> [Exercise prompt]:
Your task is to return the span of lines beginning at the one with "area share [%]" and ending at the last line of the data, exactly as it stands.

> [Material to process]:

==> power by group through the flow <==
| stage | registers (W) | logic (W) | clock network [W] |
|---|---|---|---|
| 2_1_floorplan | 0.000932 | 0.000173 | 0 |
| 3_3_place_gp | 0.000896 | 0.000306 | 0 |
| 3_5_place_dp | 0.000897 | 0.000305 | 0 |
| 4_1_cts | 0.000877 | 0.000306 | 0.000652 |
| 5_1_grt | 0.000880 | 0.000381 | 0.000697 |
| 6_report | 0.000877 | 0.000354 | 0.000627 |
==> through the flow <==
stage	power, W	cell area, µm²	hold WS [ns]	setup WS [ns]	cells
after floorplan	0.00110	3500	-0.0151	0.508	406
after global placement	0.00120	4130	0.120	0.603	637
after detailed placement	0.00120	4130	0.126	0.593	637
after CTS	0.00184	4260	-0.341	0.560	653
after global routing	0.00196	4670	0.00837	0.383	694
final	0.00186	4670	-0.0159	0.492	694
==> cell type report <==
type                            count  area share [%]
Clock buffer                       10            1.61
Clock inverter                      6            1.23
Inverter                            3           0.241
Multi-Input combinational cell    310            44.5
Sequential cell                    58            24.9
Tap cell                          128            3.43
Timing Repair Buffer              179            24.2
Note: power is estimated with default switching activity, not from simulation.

> [Answer for the task]:
type                            count  area share [%]
Clock buffer                       10            1.61
Clock inverter                      6            1.23
Inverter                            3           0.241
Multi-Input combinational cell    310            44.5
Sequential cell                    58            24.9
Tap cell                          128            3.43
Timing Repair Buffer              179            24.2
Note: power is estimated with default switching activity, not from simulation.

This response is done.